** Materials provided follows **

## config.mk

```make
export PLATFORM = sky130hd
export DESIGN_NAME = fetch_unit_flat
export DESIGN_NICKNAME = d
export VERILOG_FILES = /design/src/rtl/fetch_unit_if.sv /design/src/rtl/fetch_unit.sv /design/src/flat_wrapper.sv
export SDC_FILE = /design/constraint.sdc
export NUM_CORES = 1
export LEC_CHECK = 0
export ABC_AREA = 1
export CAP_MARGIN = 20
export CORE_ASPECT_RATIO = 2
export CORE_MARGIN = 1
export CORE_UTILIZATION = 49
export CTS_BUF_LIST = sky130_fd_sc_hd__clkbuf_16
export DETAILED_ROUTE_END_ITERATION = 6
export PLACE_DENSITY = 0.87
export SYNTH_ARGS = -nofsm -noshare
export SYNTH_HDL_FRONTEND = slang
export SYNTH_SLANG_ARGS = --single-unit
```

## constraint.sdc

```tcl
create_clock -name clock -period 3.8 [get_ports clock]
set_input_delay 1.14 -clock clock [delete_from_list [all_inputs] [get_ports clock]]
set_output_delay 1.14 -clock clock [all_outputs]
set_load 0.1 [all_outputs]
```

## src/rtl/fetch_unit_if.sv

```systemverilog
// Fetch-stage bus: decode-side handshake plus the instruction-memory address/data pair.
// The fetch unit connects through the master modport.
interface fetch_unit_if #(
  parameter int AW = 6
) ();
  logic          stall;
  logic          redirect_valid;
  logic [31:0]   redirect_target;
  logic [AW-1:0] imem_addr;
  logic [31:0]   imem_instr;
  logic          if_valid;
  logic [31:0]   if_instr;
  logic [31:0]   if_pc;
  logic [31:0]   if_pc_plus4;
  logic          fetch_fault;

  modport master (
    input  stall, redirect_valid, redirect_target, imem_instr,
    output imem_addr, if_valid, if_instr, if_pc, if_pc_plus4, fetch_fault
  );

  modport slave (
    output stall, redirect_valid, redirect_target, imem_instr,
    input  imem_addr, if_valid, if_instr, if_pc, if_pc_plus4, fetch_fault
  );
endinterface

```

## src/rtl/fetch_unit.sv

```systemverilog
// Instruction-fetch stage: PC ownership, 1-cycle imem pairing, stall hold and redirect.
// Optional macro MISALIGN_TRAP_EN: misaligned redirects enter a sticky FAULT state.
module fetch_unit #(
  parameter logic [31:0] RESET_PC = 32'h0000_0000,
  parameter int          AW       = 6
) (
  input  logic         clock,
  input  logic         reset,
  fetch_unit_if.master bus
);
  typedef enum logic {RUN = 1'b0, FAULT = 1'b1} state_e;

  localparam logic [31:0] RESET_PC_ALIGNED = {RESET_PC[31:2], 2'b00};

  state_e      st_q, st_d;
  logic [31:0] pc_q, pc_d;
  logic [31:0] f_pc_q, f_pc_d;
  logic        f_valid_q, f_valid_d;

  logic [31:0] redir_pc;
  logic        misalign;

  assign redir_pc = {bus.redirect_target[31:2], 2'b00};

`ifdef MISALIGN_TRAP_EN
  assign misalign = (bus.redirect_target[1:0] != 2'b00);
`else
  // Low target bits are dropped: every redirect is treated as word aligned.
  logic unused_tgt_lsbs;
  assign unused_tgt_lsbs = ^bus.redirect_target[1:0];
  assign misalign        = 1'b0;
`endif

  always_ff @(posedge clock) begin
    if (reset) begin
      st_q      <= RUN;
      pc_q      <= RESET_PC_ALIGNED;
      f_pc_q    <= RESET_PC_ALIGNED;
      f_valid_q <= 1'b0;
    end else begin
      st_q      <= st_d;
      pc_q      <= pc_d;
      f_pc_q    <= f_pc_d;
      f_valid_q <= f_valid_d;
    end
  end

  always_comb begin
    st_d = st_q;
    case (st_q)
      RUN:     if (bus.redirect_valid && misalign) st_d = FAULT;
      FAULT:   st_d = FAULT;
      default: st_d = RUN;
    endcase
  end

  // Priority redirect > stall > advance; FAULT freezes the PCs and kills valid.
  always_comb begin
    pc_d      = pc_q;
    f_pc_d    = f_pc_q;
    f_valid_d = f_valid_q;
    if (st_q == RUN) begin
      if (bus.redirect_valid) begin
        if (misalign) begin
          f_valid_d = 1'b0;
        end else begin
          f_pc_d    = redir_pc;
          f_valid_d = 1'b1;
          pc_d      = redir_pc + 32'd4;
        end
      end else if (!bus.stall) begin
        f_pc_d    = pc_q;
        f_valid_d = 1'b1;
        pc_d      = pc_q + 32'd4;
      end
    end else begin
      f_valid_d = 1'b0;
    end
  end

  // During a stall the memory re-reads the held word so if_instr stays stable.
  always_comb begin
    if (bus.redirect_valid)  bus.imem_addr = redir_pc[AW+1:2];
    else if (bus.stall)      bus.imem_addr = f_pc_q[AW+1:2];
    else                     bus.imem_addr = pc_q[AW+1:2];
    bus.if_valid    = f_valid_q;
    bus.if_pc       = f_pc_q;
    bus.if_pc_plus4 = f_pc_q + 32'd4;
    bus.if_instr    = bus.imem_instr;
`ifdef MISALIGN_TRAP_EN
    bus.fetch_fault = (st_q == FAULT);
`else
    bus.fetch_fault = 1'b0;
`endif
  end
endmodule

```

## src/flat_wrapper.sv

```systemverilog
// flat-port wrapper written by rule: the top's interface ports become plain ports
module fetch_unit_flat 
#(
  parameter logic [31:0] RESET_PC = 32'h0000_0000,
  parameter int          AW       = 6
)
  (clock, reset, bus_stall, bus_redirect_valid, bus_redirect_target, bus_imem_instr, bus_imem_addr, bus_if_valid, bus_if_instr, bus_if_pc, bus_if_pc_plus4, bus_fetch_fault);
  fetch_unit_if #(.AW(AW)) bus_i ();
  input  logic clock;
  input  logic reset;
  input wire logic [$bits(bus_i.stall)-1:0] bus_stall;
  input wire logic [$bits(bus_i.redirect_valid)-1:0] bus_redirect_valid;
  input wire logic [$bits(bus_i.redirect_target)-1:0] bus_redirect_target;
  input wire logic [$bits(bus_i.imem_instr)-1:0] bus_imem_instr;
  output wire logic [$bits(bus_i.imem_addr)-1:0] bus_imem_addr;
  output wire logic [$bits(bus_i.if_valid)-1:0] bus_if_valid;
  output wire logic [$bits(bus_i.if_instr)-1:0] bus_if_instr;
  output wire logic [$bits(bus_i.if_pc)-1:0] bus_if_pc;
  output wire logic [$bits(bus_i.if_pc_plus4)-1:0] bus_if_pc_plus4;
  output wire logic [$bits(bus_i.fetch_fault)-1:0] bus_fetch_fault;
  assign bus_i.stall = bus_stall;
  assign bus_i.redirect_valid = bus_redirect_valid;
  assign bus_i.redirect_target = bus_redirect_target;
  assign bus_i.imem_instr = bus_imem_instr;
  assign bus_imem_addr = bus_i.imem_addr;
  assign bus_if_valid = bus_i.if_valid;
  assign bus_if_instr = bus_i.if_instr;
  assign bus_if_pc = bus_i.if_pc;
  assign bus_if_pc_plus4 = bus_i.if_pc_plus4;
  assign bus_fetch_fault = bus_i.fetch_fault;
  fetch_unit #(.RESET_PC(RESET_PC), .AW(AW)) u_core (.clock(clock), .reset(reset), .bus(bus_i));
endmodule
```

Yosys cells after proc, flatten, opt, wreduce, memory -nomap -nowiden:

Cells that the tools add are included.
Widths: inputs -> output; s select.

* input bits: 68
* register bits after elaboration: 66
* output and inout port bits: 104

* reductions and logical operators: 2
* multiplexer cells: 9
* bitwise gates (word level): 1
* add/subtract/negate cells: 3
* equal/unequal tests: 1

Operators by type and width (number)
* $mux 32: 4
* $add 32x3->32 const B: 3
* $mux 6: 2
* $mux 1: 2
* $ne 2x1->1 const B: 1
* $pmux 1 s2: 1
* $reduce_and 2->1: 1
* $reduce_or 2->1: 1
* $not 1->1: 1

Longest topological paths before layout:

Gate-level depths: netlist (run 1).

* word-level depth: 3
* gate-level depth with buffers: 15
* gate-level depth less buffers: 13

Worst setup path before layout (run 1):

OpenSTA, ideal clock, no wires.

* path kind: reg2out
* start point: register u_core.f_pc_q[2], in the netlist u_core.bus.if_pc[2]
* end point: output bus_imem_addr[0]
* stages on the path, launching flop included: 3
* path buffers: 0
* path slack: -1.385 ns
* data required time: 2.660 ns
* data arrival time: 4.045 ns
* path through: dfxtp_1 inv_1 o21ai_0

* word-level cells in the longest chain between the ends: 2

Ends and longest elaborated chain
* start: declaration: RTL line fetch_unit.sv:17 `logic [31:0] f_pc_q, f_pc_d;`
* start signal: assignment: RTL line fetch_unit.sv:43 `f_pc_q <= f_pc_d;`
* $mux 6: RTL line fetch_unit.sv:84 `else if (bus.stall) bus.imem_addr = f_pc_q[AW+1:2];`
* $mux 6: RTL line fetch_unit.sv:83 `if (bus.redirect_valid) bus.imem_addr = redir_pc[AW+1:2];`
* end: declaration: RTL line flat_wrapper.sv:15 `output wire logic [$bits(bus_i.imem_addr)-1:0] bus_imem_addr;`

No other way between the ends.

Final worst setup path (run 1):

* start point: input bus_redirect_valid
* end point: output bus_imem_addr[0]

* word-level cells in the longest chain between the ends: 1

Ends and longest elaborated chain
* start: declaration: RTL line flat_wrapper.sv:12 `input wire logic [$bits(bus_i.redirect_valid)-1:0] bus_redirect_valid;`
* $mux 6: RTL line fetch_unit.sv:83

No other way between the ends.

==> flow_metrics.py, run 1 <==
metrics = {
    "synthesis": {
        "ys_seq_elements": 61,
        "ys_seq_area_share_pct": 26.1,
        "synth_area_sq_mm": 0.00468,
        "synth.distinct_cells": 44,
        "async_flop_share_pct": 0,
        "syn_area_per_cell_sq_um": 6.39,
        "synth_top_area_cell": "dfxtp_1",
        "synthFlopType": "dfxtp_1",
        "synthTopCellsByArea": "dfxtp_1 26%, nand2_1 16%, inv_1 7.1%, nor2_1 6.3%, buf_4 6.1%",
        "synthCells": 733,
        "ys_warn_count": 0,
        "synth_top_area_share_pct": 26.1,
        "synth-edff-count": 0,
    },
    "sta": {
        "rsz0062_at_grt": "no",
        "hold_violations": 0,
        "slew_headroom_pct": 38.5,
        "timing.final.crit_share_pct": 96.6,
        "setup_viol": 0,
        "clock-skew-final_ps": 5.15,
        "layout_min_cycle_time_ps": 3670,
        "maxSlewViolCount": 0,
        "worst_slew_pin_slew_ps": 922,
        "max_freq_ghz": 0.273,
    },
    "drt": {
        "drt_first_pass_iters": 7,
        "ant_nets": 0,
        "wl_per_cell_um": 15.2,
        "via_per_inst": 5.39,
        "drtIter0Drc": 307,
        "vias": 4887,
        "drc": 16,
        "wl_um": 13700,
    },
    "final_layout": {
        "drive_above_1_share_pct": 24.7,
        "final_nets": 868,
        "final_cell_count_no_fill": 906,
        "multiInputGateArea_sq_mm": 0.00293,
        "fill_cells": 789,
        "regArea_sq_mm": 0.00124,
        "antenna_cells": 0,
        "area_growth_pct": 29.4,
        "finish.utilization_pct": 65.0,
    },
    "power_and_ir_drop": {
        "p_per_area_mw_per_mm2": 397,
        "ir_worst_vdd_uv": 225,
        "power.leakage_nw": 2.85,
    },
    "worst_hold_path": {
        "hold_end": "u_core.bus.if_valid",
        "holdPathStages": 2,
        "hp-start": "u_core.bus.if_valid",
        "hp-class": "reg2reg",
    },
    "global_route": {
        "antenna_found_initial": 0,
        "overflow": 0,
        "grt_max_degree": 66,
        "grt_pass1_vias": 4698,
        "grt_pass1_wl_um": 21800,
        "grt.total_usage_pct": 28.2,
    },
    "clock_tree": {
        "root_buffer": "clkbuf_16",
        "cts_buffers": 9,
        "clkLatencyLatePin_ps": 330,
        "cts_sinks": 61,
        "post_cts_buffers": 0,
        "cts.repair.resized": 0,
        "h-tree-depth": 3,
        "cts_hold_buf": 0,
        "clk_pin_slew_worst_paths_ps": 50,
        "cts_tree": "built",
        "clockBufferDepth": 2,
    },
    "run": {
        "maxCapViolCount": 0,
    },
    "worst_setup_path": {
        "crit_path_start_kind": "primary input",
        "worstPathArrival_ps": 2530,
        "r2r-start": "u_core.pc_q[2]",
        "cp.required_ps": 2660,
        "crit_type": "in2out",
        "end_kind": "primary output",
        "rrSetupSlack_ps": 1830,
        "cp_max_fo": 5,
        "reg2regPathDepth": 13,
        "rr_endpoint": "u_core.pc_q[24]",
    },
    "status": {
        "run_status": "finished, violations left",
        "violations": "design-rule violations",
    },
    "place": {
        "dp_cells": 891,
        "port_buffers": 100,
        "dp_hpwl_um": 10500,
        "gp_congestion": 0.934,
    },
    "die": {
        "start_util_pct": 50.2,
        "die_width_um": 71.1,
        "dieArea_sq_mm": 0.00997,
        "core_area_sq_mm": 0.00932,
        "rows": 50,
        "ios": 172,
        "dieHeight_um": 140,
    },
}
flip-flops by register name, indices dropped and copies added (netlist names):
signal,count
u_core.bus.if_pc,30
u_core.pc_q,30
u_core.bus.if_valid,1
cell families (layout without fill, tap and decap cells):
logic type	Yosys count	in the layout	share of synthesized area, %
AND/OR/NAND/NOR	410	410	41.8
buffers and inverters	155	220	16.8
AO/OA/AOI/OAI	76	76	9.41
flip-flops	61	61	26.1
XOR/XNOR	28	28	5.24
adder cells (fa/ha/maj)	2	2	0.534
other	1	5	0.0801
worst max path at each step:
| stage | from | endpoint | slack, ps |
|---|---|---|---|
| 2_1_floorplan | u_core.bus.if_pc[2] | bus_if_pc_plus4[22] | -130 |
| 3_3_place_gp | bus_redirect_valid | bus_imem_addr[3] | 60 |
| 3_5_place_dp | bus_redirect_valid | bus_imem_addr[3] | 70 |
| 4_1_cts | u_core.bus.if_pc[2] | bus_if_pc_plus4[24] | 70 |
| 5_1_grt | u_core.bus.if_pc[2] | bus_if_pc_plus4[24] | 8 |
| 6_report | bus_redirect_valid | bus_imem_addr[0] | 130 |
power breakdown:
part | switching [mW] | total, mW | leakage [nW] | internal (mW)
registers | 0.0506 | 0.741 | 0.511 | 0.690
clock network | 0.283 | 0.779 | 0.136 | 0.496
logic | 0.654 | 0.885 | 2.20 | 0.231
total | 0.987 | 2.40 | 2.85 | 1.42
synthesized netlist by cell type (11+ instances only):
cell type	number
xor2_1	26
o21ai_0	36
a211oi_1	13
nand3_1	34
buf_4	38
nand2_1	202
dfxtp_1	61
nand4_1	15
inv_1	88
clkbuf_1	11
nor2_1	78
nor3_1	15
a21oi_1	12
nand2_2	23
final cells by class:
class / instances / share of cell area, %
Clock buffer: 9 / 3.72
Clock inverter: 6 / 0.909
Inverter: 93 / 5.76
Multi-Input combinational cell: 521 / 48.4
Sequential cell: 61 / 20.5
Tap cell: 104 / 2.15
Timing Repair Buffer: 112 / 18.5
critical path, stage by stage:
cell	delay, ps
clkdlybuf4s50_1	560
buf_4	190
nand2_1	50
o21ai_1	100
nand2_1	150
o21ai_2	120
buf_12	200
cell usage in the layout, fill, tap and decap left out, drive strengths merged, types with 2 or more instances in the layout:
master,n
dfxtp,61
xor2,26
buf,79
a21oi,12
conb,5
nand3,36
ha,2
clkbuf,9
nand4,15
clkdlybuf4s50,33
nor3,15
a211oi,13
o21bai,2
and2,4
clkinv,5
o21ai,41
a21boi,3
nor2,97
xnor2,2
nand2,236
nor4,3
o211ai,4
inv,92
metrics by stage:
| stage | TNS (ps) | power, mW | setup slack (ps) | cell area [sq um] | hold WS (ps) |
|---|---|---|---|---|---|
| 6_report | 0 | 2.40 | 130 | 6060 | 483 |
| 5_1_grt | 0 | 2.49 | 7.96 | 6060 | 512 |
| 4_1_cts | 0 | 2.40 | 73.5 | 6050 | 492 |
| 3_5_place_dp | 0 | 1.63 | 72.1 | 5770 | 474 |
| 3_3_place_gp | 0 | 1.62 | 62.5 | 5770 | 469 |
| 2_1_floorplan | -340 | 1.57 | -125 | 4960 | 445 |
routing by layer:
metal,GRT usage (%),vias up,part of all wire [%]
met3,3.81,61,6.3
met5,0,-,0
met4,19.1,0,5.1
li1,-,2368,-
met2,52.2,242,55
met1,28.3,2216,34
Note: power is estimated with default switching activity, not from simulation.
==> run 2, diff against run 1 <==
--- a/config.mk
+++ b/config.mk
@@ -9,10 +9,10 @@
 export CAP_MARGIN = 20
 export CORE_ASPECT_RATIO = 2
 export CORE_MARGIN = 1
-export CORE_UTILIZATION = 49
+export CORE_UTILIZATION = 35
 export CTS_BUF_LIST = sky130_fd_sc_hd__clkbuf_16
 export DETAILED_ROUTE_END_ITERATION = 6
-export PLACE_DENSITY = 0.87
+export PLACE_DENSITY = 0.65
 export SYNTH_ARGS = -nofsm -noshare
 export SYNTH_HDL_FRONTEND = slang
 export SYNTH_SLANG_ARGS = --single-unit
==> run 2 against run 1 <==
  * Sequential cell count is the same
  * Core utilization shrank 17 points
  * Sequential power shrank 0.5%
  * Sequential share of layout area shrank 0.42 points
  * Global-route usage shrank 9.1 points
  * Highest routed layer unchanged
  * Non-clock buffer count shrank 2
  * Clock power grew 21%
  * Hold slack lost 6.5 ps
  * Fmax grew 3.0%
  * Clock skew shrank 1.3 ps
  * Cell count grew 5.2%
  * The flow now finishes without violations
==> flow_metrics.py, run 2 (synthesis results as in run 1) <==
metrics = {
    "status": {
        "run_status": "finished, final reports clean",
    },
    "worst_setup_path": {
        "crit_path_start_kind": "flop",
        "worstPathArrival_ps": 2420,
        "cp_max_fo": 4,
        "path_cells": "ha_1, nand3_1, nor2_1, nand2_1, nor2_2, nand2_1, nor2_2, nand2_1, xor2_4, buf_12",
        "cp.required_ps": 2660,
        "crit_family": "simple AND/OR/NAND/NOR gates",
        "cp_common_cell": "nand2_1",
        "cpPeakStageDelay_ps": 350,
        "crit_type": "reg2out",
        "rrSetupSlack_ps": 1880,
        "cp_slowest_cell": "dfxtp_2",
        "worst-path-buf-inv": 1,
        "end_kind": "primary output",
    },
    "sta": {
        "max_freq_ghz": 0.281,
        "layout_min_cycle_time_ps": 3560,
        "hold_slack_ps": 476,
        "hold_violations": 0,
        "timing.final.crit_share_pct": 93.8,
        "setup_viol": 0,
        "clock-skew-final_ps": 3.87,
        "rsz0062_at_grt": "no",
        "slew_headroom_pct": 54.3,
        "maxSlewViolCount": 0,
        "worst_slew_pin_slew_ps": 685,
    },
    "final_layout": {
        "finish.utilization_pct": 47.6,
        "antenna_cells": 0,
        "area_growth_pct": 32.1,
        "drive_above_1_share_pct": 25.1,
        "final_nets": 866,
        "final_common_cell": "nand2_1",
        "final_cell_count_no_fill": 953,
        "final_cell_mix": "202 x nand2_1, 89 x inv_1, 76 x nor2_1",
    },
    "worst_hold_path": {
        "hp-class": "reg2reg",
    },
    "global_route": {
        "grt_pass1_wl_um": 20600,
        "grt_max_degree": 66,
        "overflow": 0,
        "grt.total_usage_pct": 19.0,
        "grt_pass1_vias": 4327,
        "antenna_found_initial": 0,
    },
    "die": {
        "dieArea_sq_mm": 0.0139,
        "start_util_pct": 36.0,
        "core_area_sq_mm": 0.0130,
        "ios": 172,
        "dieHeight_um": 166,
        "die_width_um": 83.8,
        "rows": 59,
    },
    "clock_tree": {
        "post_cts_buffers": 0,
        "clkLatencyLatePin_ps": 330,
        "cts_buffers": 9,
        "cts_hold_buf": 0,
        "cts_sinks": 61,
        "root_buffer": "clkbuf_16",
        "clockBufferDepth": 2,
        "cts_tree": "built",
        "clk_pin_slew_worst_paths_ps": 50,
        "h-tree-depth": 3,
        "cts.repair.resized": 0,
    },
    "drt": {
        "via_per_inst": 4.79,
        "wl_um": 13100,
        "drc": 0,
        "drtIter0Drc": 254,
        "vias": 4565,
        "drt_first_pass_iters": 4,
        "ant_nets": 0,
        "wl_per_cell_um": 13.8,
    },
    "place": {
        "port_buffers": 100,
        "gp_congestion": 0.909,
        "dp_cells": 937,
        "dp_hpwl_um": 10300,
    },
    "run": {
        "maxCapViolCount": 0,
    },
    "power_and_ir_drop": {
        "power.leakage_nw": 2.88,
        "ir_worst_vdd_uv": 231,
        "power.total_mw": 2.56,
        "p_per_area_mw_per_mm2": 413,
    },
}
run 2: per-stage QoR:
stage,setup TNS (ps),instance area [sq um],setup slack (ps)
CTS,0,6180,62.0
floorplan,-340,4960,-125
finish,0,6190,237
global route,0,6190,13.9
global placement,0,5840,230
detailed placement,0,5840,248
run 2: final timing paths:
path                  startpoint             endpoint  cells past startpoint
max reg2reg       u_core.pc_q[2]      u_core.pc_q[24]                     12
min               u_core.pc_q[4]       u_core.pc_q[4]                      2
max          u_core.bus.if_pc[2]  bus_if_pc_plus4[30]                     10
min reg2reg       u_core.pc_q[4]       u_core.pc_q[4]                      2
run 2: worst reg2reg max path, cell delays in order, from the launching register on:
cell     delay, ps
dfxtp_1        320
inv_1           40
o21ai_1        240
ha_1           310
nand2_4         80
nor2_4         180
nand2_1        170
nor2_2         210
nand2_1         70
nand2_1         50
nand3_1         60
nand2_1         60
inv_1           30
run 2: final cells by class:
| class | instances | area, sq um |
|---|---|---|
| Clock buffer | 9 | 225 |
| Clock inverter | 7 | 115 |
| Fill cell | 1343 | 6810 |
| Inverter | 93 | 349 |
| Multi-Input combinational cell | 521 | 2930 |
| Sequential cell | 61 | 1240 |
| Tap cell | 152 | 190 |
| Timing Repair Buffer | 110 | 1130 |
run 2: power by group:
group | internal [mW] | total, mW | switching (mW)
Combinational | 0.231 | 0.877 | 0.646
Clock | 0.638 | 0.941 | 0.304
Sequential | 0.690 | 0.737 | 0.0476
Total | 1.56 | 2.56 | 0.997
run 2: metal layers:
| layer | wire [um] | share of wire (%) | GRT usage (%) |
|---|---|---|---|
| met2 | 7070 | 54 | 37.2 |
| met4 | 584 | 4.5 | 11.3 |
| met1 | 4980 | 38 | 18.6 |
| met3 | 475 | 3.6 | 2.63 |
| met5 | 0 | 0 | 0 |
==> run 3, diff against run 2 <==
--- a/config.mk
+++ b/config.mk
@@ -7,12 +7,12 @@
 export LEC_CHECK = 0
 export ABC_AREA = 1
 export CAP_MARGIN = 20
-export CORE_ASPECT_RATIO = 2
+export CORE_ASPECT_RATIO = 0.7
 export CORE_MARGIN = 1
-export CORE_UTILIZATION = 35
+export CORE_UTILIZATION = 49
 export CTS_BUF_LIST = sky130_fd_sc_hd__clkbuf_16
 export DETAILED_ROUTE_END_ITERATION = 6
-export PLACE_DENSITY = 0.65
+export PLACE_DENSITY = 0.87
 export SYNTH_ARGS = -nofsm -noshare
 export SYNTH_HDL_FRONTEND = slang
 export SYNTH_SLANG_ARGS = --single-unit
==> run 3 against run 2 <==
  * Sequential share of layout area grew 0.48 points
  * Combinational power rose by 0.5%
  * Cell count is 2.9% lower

** End of Materials provided **

Exercise objective = For each line in the data that holds the word "points", copy the line.

Answer box =
  * Core utilization shrank 17 points
  * Sequential share of layout area shrank 0.42 points
  * Global-route usage shrank 9.1 points
  * Sequential share of layout area grew 0.48 points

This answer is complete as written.